Hypofractionated Radiotherapy May Benefit Patients With Localized Prostate Cancer
A study suggests HIMRT may have some advantages over CIMRT for treating men with localized prostate cancer.
It appears that dose-escalated, moderately hypofractionated intensity-modulated radiation therapy (HIMRT) may have some advantages over conventionally fractionated IMRT (CIMRT) for treating men with localized prostate cancer. A study published in The Journal of Clinical Oncology suggests superior cancer control for men with localized prostate cancer who receive dose-escalated moderate HIMRT.1 In addition, it appears more convenient, because HIMRT cuts treatment duration.
Karen Hoffman, MD, University of Texas MD Anderson, Houston, and colleagues compared CIMRT (75.6 Gy in 1.8-Gy fractions during 8.4 weeks) with a dose-escalated moderate HIMRT regimen (72 Gy in 2.4-Gy fractions during 6 weeks) in 206 men. In this cohort, 72% had cT1 disease, 99% had a Gleason score of 6 or 7, 90% had a PSA level of 10 ng/mL or lower, and 24% were receiving androgen-deprivation therapy (ADT).
The researchers found that the men treated with HIMRT experienced fewer treatment failures than men treated with CIMRT (10 vs 21, respectively) with a median follow-up of 8.5 years. The 8-year failure rates were significantly different (10.7% for HIMRT vs 15.4% for CIMRT). The study demonstrated no differences in overall survival (OS) between the 2 treatment arms.
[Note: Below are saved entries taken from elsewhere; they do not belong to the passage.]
==> src/verilog/fos_defs.svh <==
// Register map, field positions, reset values and timing counts of the flash sequencer
`ifndef FOS_DEFS_SVH
`define FOS_DEFS_SVH

// Register byte offsets
`define FOS_CTRL_OFF 12'h000
`define FOS_TEST_OFF 12'h004
`define FOS_WAIT_OFF 12'h008
`define FOS_ISTAT_OFF 12'h00c
`define FOS_IMASK_OFF 12'h010

// Control register fields
`define FOS_HV_BIT 0
`define FOS_OP_LSB 1
`define FOS_BSIZE_LSB 4
`define FOS_LPWR_BIT 6
`define FOS_DONE_BIT 7
`define FOS_READY_BIT 8

// Integrity test register fields
`define FOS_AIE_BIT 0
`define FOS_SUS_BIT 1
`define FOS_BPC_BIT 2
`define FOS_ALT_BIT 3
`define FOS_MR_BIT 4
`define FOS_BPEN_BIT 5
`define FOS_AID_BIT 6
`define FOS_NREAD_LSB 8

// Reset values
`define FOS_RWS_RST 3'h7
`define FOS_NREAD_RST 4'h1

// Interrupt bits
`define FOS_IRQ_OP 0
`define FOS_IRQ_AI 1
`define FOS_IRQ_RCV 2

// Clock
`define FOS_CLK_NS 10
`define FOS_CLK_MHZ 100

// Abort: least 5 us plus four clocks
`define FOS_ABORT_NS 5000
`define FOS_ABORT_CYC ((`FOS_ABORT_NS + `FOS_CLK_NS - 1) / `FOS_CLK_NS + 4)
// Low-power exit recovery: typical 17.5 us plus seven clocks
`define FOS_RECOV_NS 17500
`define FOS_RECOV_CYC (`FOS_RECOV_NS / `FOS_CLK_NS + 7)
// Integrity check stop: at most 50 clocks
`define FOS_AI_STOP_CYC 50
// Margin read stop: at most 26 us plus fifteen clocks
`define FOS_MR_STOP_NS 26000
`define FOS_MR_STOP_CYC (`FOS_MR_STOP_NS / `FOS_CLK_NS + 15)
// Margin read adder of 40 us
`define FOS_MR_ADD_NS 40000
`define FOS_MR_ADD_CYC (`FOS_MR_ADD_NS / `FOS_CLK_NS)

// Operation times in microsecond ticks, and the quad page repeat count of a sector program
`define FOS_DW_US 16'd102
`define FOS_PG_US 16'd142
`define FOS_QP_US 16'd314
`define FOS_QP_PER_SECTOR 6'd63
`define FOS_SERS_US 16'd4800
`define FOS_BERS256_US 16'd22800
`define FOS_BERS512_US 16'd25400
`define FOS_BERS1M_US 16'd30600
`define FOS_BERS2M_US 16'd41100

// Reads per integrity pass
`define FOS_SEQ_N256 25'd8192
`define FOS_ALT_N256 25'd106496
`define FOS_ALT_N512 25'd229376
`define FOS_ALT_N1M 25'd491520
`define FOS_ALT_N2M 25'd1048576

`endif

==> src/verilog/fos_pkg.sv <==
// Types of the flash sequencer
package fos_pkg;

  typedef enum logic [2:0] {
    FOS_OP_DWORD = 3'h0,
    FOS_OP_PAGE = 3'h1,
    FOS_OP_QPAGE = 3'h2,
    FOS_OP_SPGM = 3'h3,
    FOS_OP_SERS = 3'h4,
    FOS_OP_BERS = 3'h5
  } fos_op_t;

  typedef enum logic [4:0] {
    FOS_S_IDLE = 5'h01,
    FOS_S_OP = 5'h02,
    FOS_S_ABORT = 5'h04,
    FOS_S_LPWR = 5'h08,
    FOS_S_RECOV = 5'h10
  } fos_seq_t;

  typedef enum logic [3:0] {
    FOS_A_IDLE = 4'h1,
    FOS_A_RUN = 4'h2,
    FOS_A_STOP = 4'h4,
    FOS_A_HALT = 4'h8
  } fos_ai_t;

  typedef struct packed {
    logic hv;
    fos_op_t op;
    logic [1:0] bsize;
    logic lpwr;
    logic done;
    logic ai_en;
    logic ai_sus;
    logic ai_alt;
    logic ai_mr;
    logic ai_bpen;
    logic ai_done;
    logic ai_abort;
    logic ai_bphit;
    logic [3:0] nread;
    logic [2:0] rws;
    logic [2:0] istat;
    logic [2:0] imask;
    fos_seq_t seq;
    fos_ai_t ai;
    logic [15:0] tdiv;
    logic [15:0] op_cnt;
    logic [5:0] qp_left;
    logic [11:0] cyc;
    logic [24:0] ai_cnt;
    logic [24:0] ai_bp;
    logic pready;
    logic pslverr;
    logic [31:0] prdata;
    logic irq;
  } fos_state_t;

endpackage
The researchers noted that there was a nonsignificant increase in late grade 2/3 gastrointestinal toxicity with HIMRT (12.6% vs 5.0%). However, the study showed that the number of men who developed toxicity was small, and all rectal bleeding resolved with treatment. The authors wrote that the risk of bleeding can be further reduced by minimizing the proportion of rectum exposed to high-dose radiation.
- Hoffman, KE, Voong KR, Levy LB, et al. Randomized trial of hypofractionated, dose-escalated, intensity-modulated radiation therapy (IMRT) versus conventionally fractionated IMRT for localized prostate cancer. J Clin Oncol. 2018;36(29):2943-2949.